Source: an optimization exercise on an open RTL-to-GDS flow (aim: small area). Production flows keep margins and buffers that such runs may drop. In this exercise RTL edits were held to simulation tests only and were not proved equivalent to the original. Power is estimated from default activity; no workload was simulated.

### design/flow/config.mk
export PLATFORM = sky130hd
export DESIGN_NAME = risc_regfile
export DESIGN_NICKNAME = risc_regfile
export VERILOG_FILES = /design/flow/design.v
export SDC_FILE = /design/flow/constraint.sdc
export NUM_CORES = 4
export LEC_CHECK = 0
export CAP_MARGIN = 20
export CORE_MARGIN = 2
export CORE_UTILIZATION = 40
export SLEW_MARGIN = 20
export SYNTH_HIERARCHICAL = 1
### design/flow/constraint.sdc
create_clock -name core_clock -period 7.5 [get_ports {clk}]
set_input_delay 1.5000 -clock core_clock [delete_from_list [all_inputs] [get_ports {clk}]]
set_output_delay 1.5000 -clock core_clock [all_outputs]
set_load 0.01 [all_outputs]
### design/flow/design.v
package risc_pkg;
  localparam int DATA_W = 32;
  localparam int ADDR_W = 5;
  typedef logic [ADDR_W-1:0] reg_addr_t;
  localparam reg_addr_t R0 = '0;
  typedef enum logic [1:0] {
    MD_ALU = 2'd0,
    MD_MEM = 2'd1,
    MD_SLT = 2'd2
  } md_sel_t;
endpackage
module risc_scoreboard (
  input  logic i_reset,
  input  logic i_inc,
  input  logic i_dec,
  input  logic i_hi,
  input  logic i_lo,
  output logic o_hi,
  output logic o_lo
);
  always_comb begin
    if (i_reset) begin
      o_hi = 1'b0;
      o_lo = 1'b0;
    end else if (i_inc) begin
      o_hi = i_hi || i_lo;
      o_lo = i_hi || !i_lo;
    end else if (i_dec) begin
      o_hi = i_hi && i_lo;
      o_lo = i_hi && !i_lo;
    end else begin
      o_hi = i_hi;
      o_lo = i_lo;
    end
  end
endmodule
module risc_regfile #(
  parameter int DATA_W = 32,
  parameter int ADDR_W = 5,
  parameter int CNT_W  = 2
) (
  input  logic              clk,
  input  logic              reset,
  input  logic              WB_RW,
  input  logic [ADDR_W-1:0] WB_DA,
  input  logic [DATA_W-1:0] WB_Bus_D,
  input  logic [ADDR_W-1:0] DOF_AA,
  input  logic [ADDR_W-1:0] DOF_BA,
  input  logic              DOF_Issue,
  input  logic [ADDR_W-1:0] DOF_Issue_DA,
  output logic [DATA_W-1:0] DOF_Bus_A,
  output logic [DATA_W-1:0] DOF_Bus_B,
  output logic              DOF_Hazard_A,
  output logic              DOF_Hazard_B,
  output logic              SB_Ovf
);
  localparam int NREG = 1 << ADDR_W;
  logic [DATA_W-1:0] r_mem [1:NREG-1];
  logic [NREG-1:1]   r_pend_hi;    
  logic [NREG-1:1]   r_pend_lo;    
  logic              r_ovf;
  logic              w_wr_en;
  logic              w_issue_ok;
  logic              w_same;        
  logic [NREG-1:1]   w_wr_dec;      
  logic [NREG-1:1]   w_inc;         
  logic [NREG-1:1]   w_dec;         
  logic [NREG-1:0]   w_sel_a;       
  logic [NREG-1:0]   w_sel_b;
  logic              w_hit_a;       
  logic              w_hit_b;
  logic [DATA_W-1:0] w_wdata;
  logic [NREG-1:1]   w_pend_hi_nxt;
  logic [NREG-1:1]   w_pend_lo_nxt;
  logic              w_wr_hi;       
  logic              w_ovf_set;
  logic              w_haz_a_hi, w_haz_a_lo;
  logic              w_haz_b_hi, w_haz_b_lo;
  assign w_wr_en    = WB_RW && (WB_DA != ADDR_W'(risc_pkg::R0));
  assign w_issue_ok = DOF_Issue && (DOF_Issue_DA != ADDR_W'(risc_pkg::R0));
  assign w_same     = w_wr_en && w_issue_ok && (WB_DA == DOF_Issue_DA);
  assign w_hit_a    = w_wr_en && (WB_DA == DOF_AA);
  assign w_hit_b    = w_wr_en && (WB_DA == DOF_BA);
  assign w_wdata    = reset ? '0 : WB_Bus_D;
  assign w_sel_a[0] = !reset && w_hit_a;
  assign w_sel_b[0] = !reset && w_hit_b;
  for (genvar r = 1; r < NREG; r++) begin : g_reg
    assign w_wr_dec[r] = w_wr_en && (WB_DA == ADDR_W'(r));
    assign w_inc[r]    = !reset && !w_same && w_issue_ok && (DOF_Issue_DA == ADDR_W'(r));
    assign w_dec[r]    = !reset && !w_same && w_wr_dec[r];
    assign w_sel_a[r]  = !reset && !w_hit_a && (DOF_AA == ADDR_W'(r));
    assign w_sel_b[r]  = !reset && !w_hit_b && (DOF_BA == ADDR_W'(r));
    always_ff @(posedge clk) begin
      if (reset || w_wr_dec[r]) begin
        r_mem[r] <= w_wdata;
      end
    end
    risc_scoreboard u_cnt (
      .i_reset (reset),
      .i_inc   (w_inc[r]),
      .i_dec   (w_dec[r]),
      .i_hi    (r_pend_hi[r]),
      .i_lo    (r_pend_lo[r]),
      .o_hi    (w_pend_hi_nxt[r]),
      .o_lo    (w_pend_lo_nxt[r])
    );
  end
  always_ff @(posedge clk) begin
    r_pend_hi <= w_pend_hi_nxt;
    r_pend_lo <= w_pend_lo_nxt;
  end
  always_ff @(posedge clk) begin
    if (reset) begin
      r_ovf <= 1'b0;
    end else if (w_ovf_set) begin
      r_ovf <= 1'b1;
    end
  end
  for (genvar b = 0; b < DATA_W; b++) begin : g_bit
    logic [NREG-1:0] w_col;
    assign w_col[0] = WB_Bus_D[b];
    for (genvar r = 1; r < NREG; r++) begin : g_col
      assign w_col[r] = r_mem[r][b];
    end
    rf_aomux #(.N(NREG)) u_mux_a (.i_d(w_col), .i_s(w_sel_a), .o_y(DOF_Bus_A[b]));
    rf_aomux #(.N(NREG)) u_mux_b (.i_d(w_col), .i_s(w_sel_b), .o_y(DOF_Bus_B[b]));
  end
  rf_aomux #(.N(NREG-1)) u_wr_hi (.i_d(r_pend_hi), .i_s(w_wr_dec), .o_y(w_wr_hi));
  rf_aomux #(.N(NREG)) u_haz_a_hi (.i_d({r_pend_hi, w_wr_hi}), .i_s(w_sel_a), .o_y(w_haz_a_hi));
  rf_aomux #(.N(NREG)) u_haz_b_hi (.i_d({r_pend_hi, w_wr_hi}), .i_s(w_sel_b), .o_y(w_haz_b_hi));
  rf_aomux #(.N(NREG-1)) u_haz_a_lo (.i_d(r_pend_lo), .i_s(w_sel_a[NREG-1:1]), .o_y(w_haz_a_lo));
  rf_aomux #(.N(NREG-1)) u_haz_b_lo (.i_d(r_pend_lo), .i_s(w_sel_b[NREG-1:1]), .o_y(w_haz_b_lo));
  assign DOF_Hazard_A = w_haz_a_hi || w_haz_a_lo;
  assign DOF_Hazard_B = w_haz_b_hi || w_haz_b_lo;
  assign w_ovf_set = |(w_inc & r_pend_hi & r_pend_lo);
  assign SB_Ovf    = r_ovf;
endmodule
module rf_aomux #(
  parameter int N = 32
) (
  input  logic [N-1:0] i_d,
  input  logic [N-1:0] i_s,
  output logic         o_y
);
  localparam int NG = N / 3;
  localparam int NR = N - 3 * NG;
  logic [NG-1:0] w_n;
  for (genvar g = 0; g < NG; g++) begin : g_3
    rf_aoi222 u_aoi (
      .i_a0(i_d[3*g]),   .i_s0(i_s[3*g]),
      .i_a1(i_d[3*g+1]), .i_s1(i_s[3*g+1]),
      .i_a2(i_d[3*g+2]), .i_s2(i_s[3*g+2]),
      .o_yn(w_n[g])
    );
  end
  if (NR == 0) begin : g_r0
    assign o_y = !(&w_n);
  end else begin : g_r
    assign o_y = !(&w_n) || |(i_d[N-1:3*NG] & i_s[N-1:3*NG]);
  end
endmodule
module rf_aoi222 (
  input  logic i_a0, i_s0, i_a1, i_s1, i_a2, i_s2,
  output logic o_yn
);
  assign o_yn = !((i_a0 && i_s0) || (i_a1 && i_s1) || (i_a2 && i_s2));
endmodule
### design/flow/run.sh
#!/bin/bash
# synth_recipe.tcl (not shown) runs the flow's synth.tcl, then flattens the netlist and writes it again
# the make line also repeats each setting of config.mk as NAME=value (left out here)
make -C /OpenROAD-flow-scripts/flow DESIGN_CONFIG=/design/flow/config.mk WORK_HOME=/design/flow/orfs CLKGATE_MAP_FILE= SYNTH_SCRIPT=/design/flow/synth_recipe.tcl finish
==> flow_summary.ini <==
[power_and_ir_drop]
total_power_uw = 13400
clkPwrFrac = 0.387
internal_power_uw = 10200
pwr-share-comb = 0.075
p_per_area_nw_per_um2 = 254
p_leak_uw = 0.0171
p_seq_frac = 0.538
netSwitchingFraction = 0.243
ir_worst_vdd_mv = 0.204
p_sw_uw = 3270

[global_route]
top_usage_layer = met2
gr-usage-met2 = 0.480
grt_first_pass_wirelength_um = 266000
grt_max_degree = 64
gr-usage-all-layers = 0.335
overflow = 0
use_met3 = 0.125
grt_pass1_vias = 35100
grt_use_met1 = 0.442
antenna_found_initial = 6

[yosys]
netlist_area_um2 = 44200
ys_types = 49
synth_xor_area_frac = 0.00277
ys_seq_area_frac = 0.702
synthCells = 2814
synthAdderAreaFrac = 0
synth_edf_count = 992
ys.flop_type = edfxtp_1
async_flop_share = 0
yosys.area_share.simple = 0.0974
synth_seq_cells = 1055
yosysWarnings = 9
synth_compound_area_frac = 0.192
yosys-mux-area-fraction = 0
syn_nets = 2870
synth.avg_cell_area_um2 = 15.7
synth_top_family_by_area = compound AO/OA/AOI/OAI gates

[cts]
post_cts_buffers = 0
hold_buffers = 0
htreeDepth = 3
cts_tree = yes
cts.sinks = 1055
cts_buffers = 105
clk_path_buf_depth = 3
cts-root-buf = clkbuf_16
clkLatencyLatePin_ns = 0.68
clk_pin_slew_worst_paths_ns = 0.06
cts_resized = 0

[worst_setup_path]
cp-startpoint = WB_DA[0]
path_class = input port to output port
crit_arrival_ns = 5.83
worstReg2RegStart = r_pend_hi[27]
end_kind = output port
worstSetupStartpointType = input port
cp.required_ns = 6.00
cp_max_fo = 16

[job]
drv_cap = 0

[floorplanning]
start_util = 0.404
die_y_um = 336
core-area_um2 = 109000
rows = 121
boundaryPins = 123
dieArea_um2 = 113000
die_x_um = 336

[timing]
grt_setup_unrepaired = no
post-route-period-util = 0.977
fmax_mhz = 136
setup_viol = 0
clock_skew_ns = 0.0203
worst_slew_pin_slew_ns = 1.23
maxSlewHeadroom = 0.183
period_minus_slack_ns = 7.33
hold_violations = 0
fin_tns_setup_ns = 0
drv_slew = 0

[finish]
layout_common_cells = 992 x edfxtp_1, 690 x a222oi_1, 144 x nand4_1
fin_nets = 3213
layout_commonest_cell = edfxtp_1
post-route-util = 0.484
drive_above_1_share = 0.152
final_cells = 4717
syn_to_final_growth_pct = 19.7
register_area_um2 = 31000
multi_input_area_um2 = 13600
fill_cells = 9230

[min_path]
hold_class = register to register
hp-start = r_pend_lo[2]

[drt]
routedWlPerCell_um = 41.4
ant_nets = 0
dr.pass1.iters = 13
drt-initial-drc-count = 9912
wl_um = 195000
vias = 36700
vias_per_cell = 7.78
drc = 0

[place]
dpl.cell_count = 4525
hpwl_um = 109000
gp_congestion = 0.984
port_buffers = 122

[run_status]
status = timing/DRC/antenna clean
[per-stage QoR]
step	hold slack, ns	setup slack [ns]	area (µm²)
after floorplan	0.528	1.46	44200
after global routing	0.620	0.188	52900
after detailed placement	0.581	0.360	49500
after CTS	0.587	0.335	52800
after global placement	0.563	0.318	49500
final	0.600	0.171	52900
[logic make-up (layout without fill, tap and decap cells)]
| kind of cell | Yosys count | in the layout |
|---|---|---|
| other | 0 | 1 |
| and+or+nand+nor | 773 | 773 |
| xor gates and xnor gates | 14 | 14 |
| buffers and inverters | 55 | 481 |
| DFF | 1055 | 1055 |
| AOI/OAI and AO/OA | 917 | 917 |
[metal layers]
layer	part of all wire	wire length, µm
met5	0.00014	28
met2	0.42	81000
met4	0.064	12400
met3	0.18	35700
met1	0.34	65900
[modules after synthesis (local to each module, per instance), excerpt]
module / area (µm²) / flip-flops and latches
rf_aoi222: 10.0 / 0
risc_regfile: 33300 / 1055
risc_scoreboard: 47.5 / 0
[final timing paths]
kind,to,slack [ns],cells after the start
worst max-delay path,DOF_Bus_B[27],0.17,12
worst min-delay path,r_pend_hi[2],0.60,2
worst max register to register,r_ovf,5.94,6
worst min register to register,r_pend_hi[2],0.60,2
[layout make-up]
type                       count  area share
inverter                      19     0.00135
sequential                  1055       0.587
clock inverter                59      0.0108
tap                         1476      0.0349
multi-input combinational   1704       0.258
timing repair buffer         272      0.0563
clock buffer                 131      0.0521
antenna                        1   0.0000473
[state kept, by name (all words and copies together), names as in the netlist]
name,count
r_mem,992
r_pend_hi,31
r_ovf,1
r_pend_lo,31
[cell usage after synthesis (2+ instances only)]
library cell | number | share of area
a31oi_1 | 3 | 0.00042
a21oi_1 | 95 | 0.011
a311oi_2 | 4 | 0.0014
and3_1 | 4 | 0.00057
edfxtp_1 | 992 | 0.67
nand4_1 | 144 | 0.020
o31ai_1 | 3 | 0.00051
xnor2_1 | 4 | 0.00079
buf_2 | 6 | 0.00068
o21ai_0 | 5 | 0.00057
and2_1 | 3 | 0.00042
o22ai_1 | 3 | 0.00042
dfxtp_1 | 63 | 0.029
a22o_1 | 67 | 0.013
nor2_1 | 196 | 0.017
a222oi_1 | 690 | 0.16
or4_4 | 67 | 0.017
xor2_1 | 10 | 0.0020
buf_1 | 5 | 0.00042
or2_2 | 23 | 0.0033
nand2b_1 | 57 | 0.0081
a2111o_1 | 3 | 0.00076
nor2b_1 | 42 | 0.0059
nor4_1 | 11 | 0.0016
or2_0 | 31 | 0.0044
nand2_1 | 116 | 0.0098
inv_1 | 19 | 0.0016
o21bai_1 | 2 | 0.00034
a22oi_1 | 31 | 0.0053
nor3_1 | 55 | 0.0062
nand3_1 | 19 | 0.0022
clkbuf_1 | 24 | 0.0020
[worst max-delay path, stage by stage]
cell	delay, ns
clkdlybuf4s50_1	0.43
or4_4	0.56
o21a_4	0.24
a311oi_2	0.52
nand2_1	0.11
buf_4	0.19
nor2_4	0.77
buf_4	0.34
a222oi_1	0.13
nand4_1	0.25
or4_4	0.20
clkdlybuf4s50_1	0.56
[power groups by stage]
stage               Clock [µW]  Combinational [µW]  Sequential, µW
detailed placement           0                 959            7340
global route              5430                1020            7270
CTS                       5190                 966            7220
floorplan                    0                 402            7260
finish                    5200                1010            7230
global placement             0                 949            7300

static timing again, ports no longer ideal:
Ports are ideal in the flow. The routed layout listed here was re-timed in OpenROAD.
Step 1 assumes that a clkbuf_16 drives the clock port and a buf_2 every other input.
Step 2 adds t to the input delays and takes it off the output delays; t is the mean of the earliest and latest rising clock arrival at the registers after step 1. Input paths then give back, and output paths get back, about the clock's delay inside the block.
Three values: ideal, step 1, step 2; two values: the first two.
t (ns): 0.762
setup slack, ns: 0.171 / 0.139 / 0.139
clock arrival spread, ns: 0.057 / 0.057
After both steps setup and hold are still met in this run. For this run, drivers alone change the setup slack by -0.032 ns; drivers and shift together by -0.032 ns.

# # #

- **What you should do**:
Give again exactly, and only, the lines above starting at the one with "hold_violations = 0" and ending at the one with "other | 0 | 1 |".

- **Task result**:
hold_violations = 0
fin_tns_setup_ns = 0
drv_slew = 0

[finish]
layout_common_cells = 992 x edfxtp_1, 690 x a222oi_1, 144 x nand4_1
fin_nets = 3213
layout_commonest_cell = edfxtp_1
post-route-util = 0.484
drive_above_1_share = 0.152
final_cells = 4717
syn_to_final_growth_pct = 19.7
register_area_um2 = 31000
multi_input_area_um2 = 13600
fill_cells = 9230

[min_path]
hold_class = register to register
hp-start = r_pend_lo[2]

[drt]
routedWlPerCell_um = 41.4
ant_nets = 0
dr.pass1.iters = 13
drt-initial-drc-count = 9912
wl_um = 195000
vias = 36700
vias_per_cell = 7.78
drc = 0

[place]
dpl.cell_count = 4525
hpwl_um = 109000
gp_congestion = 0.984
port_buffers = 122

[run_status]
status = timing/DRC/antenna clean
[per-stage QoR]
step	hold slack, ns	setup slack [ns]	area (µm²)
after floorplan	0.528	1.46	44200
after global routing	0.620	0.188	52900
after detailed placement	0.581	0.360	49500
after CTS	0.587	0.335	52800
after global placement	0.563	0.318	49500
final	0.600	0.171	52900
[logic make-up (layout without fill, tap and decap cells)]
| kind of cell | Yosys count | in the layout |
|---|---|---|
| other | 0 | 1 |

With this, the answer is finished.